根本不知如何才能叫他满意。只得回忆着他的动作,寻到他的舌——

可她学得实在笨拙,不过片刻便不知所措,急得呼哧喘气,毫无章法地胡乱扫荡起来。

他却偏偏无动于衷,任她横冲直撞,不回应分毫。这般冷淡,何谈“足够”?

她哪里知道,覃景尧浑身早已被汗水浸透,手心,后颈与脊背酥麻紧绷,滚烫的血液在经脉中突突乱撞。他忍得脖颈额角青筋暴起,仿佛随时将要迸裂,身体更是紧绷至极限﹣-

可还不够。

他要她从此刻起,往后的每一日,都要似这般主动索求。

兰浓浓已覆于他腿上,紧闭双眼,因而未察觉他身上异样。只如初生幼猫般在他唇内反复啃咬舔舐,喉间溢出似泣般的急切喘息。她已使尽手段,他却如泥塑木雕,不给分毫回应。

情急之下,指尖无意识抓向他耳后皮肤,下一瞬,她蓦地被人按住!

眼前天旋地转,惊得她唇齿微张,被人凶悍碾入。那滚烫的唇舌如潜伏已久的蟒蛇,瞬息绞住她的。

兰浓浓连吞咽都不能,喉间发出沉闷呜咽,头向后仰躲,却被他铁臂箍紧。她艰难地将手挤进二人紧贴的胸膛,胡乱推拒,换来的却是腰后更烫更紧的压迫。

晶莹自无法合拢的唇角滑落,舌被重重吮卷已失知觉。喉头因窒息反射性频频收紧,上颚被无意扫过时,她蓦然浑身剧颤,鼻息间挤出一声悲鸣。

眼前阵阵发黑,挣扎渐弱,几近晕厥。

覃景尧略松桎梏,予她唇边一丝缝隙。她贪婪急切地吞吐气息,待稍平复,他便又覆上来,密密匝匝堵了个严实。

二人此刻身形已全然颠倒。她坐在他单腿之上,腰肢深陷于他臂弯间,向后弯躺,却因身后无处支撑,明明浑身无力,一双手仍紧紧抓着他衣襟。

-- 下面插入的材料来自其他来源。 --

==> job 3651 <==
Design fft_16, start of the top module:
module fft_16 #(
    parameter WD = 12,
    parameter WNRD = 9
)(
    input                  clk,
    input                  rst_n,
    input                  en,
    input  signed [WD-1:0] sin_re,
    input  signed [WD-1:0] sin_im,
    output signed [WD-1:0] sout_re,
    output signed [WD-1:0] sout_im
);
==> flow/config.mk <==
export PLATFORM = sky130hd
export DESIGN_NAME = fft_16
export DESIGN_NICKNAME = fft_16
export VERILOG_FILES = /design/flow/design.v
export SDC_FILE = /design/flow/constraint.sdc
export NUM_CORES = 4
export LEC_CHECK = 0
export CAP_MARGIN = 20
export CELL_PAD_IN_SITES_DETAIL_PLACEMENT = 0
export CELL_PAD_IN_SITES_GLOBAL_PLACEMENT = 0
export CORE_MARGIN = 2
export CORE_UTILIZATION = 66
export CTS_CLUSTER_DIAMETER = 103
export MIN_ROUTING_LAYER = met1
export PLACE_DENSITY_LB_ADDON = 0.09
export SETUP_SLACK_MARGIN = 1.38
export SLEW_MARGIN = 15
==> flow/constraint.sdc <==
create_clock -name core_clock -period 4.87 [get_ports {clk}]
set_input_delay 0.9740 -clock core_clock [delete_from_list [all_inputs] [get_ports {clk}]]
set_output_delay 0.9740 -clock core_clock [all_outputs]
set_load 0.01 [all_outputs]
run.sh (not shown) runs the stock make flow with config.mk's settings and CLKGATE_MAP_FILE=.
==> job 4194 (differences from job 3651) <==
Settings changed: ABC_AREA from default to 1, CELL_PAD_IN_SITES_DETAIL_PLACEMENT 0 to default, CELL_PAD_IN_SITES_GLOBAL_PLACEMENT 0 to default, CORE_UTILIZATION 66 to 72, CTS_CLUSTER_DIAMETER 103 to 209, MIN_ROUTING_LAYER met1 to default, PLACE_DENSITY_LB_ADDON 0.09 to 0.01, SETUP_SLACK_MARGIN 1.38 to -0.26, SLEW_MARGIN 15 to 20.
==> flow/constraint.sdc (replaced) <==
create_clock -name core_clock -period 9.7 [get_ports {clk}]
set_input_delay 1.9400 -clock core_clock [delete_from_list [all_inputs] [get_ports {clk}]]
set_output_delay 1.9400 -clock core_clock [all_outputs]
set_load 0.01 [all_outputs]
==> ci_impl_report.md <==
## Synthesis and layout report

| Metric | Value |
|---|---|
| Via count | `43500` |
| Critical-path top delay cell | `fa_1` |
| Status | `no timing/DRC/antenna violations` |
| WP data required | `10.20 ns` |
| Vias in the first global route | `45400` |
| Non-Clock Buffer Count | `452` |
-- figures above: job 4194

仰着红滟滟的脸,双目迷蒙,承受着他翻覆不休的侵袭与狂浪——

兰浓浓头晕目眩,耳中轰鸣,周身已无一丝气力,双臂软软垂落。她闭着眼偏过头,张唇一下下用力喘.息,耳边隐约闻得人语,犹记未了,极力从雪花般的嗡鸣中凝聚清明,

“便照着这般来,浓浓可记下了?”

兰浓浓短促呵了声,探出舌尖润了润唇瓣,却即刻又复干涸。她顾不得许多,睁眼伸手,虚空抓了两下方攥住他袖口,借力撑身坐起,扭头问他:“够了吗?”

她神志混沌时,覃景尧已命婢女奉上茶水。此刻也不急答,先递杯至她唇边示意润喉。见她乖顺咽下几口,又将那杯她未饮尽的茶水仰首饮尽,方压着气息,沉声开口:“若只是要知人下落,自是勉强足够。若想见面,尚远远不够。”

兰浓浓闻言心中一堵,软着腿踉跄起身走了几步,低头时方惊觉地上水渍瓷片早已不见踪影,灰黑色地砖洁净如镜。

她蓦地浑身一凉,极力不去想方才那番情状是否被人窥见,俄而转身急问:“先告诉我姑姑们的下落。”

覃景尧鬓发已被汗水浸透,颈间汗迹未干,面色镇静如初,唯身上蓦地跳动一瞬,嗓音暗哑,徐徐道出:“栖霞寺。”

兰浓浓一听便蹙紧眉头,连声追问:“姑姑们何时可以回来?”

姑姑们素来清静自在,到了旁人的地界,便是寄人篱下,处处拘束不由人。寻常挂单也需知会客堂,守他处清规,何况是这样不明不白地被带走?

不知是以何名义,可会遭人为难?

覃景尧好似浑然不觉她心急如焚,慢条斯理道:“众位师傅是修行之人,既知修行有缺,便当潜心向佛。何时六根清净,修佛有成,自可归来。”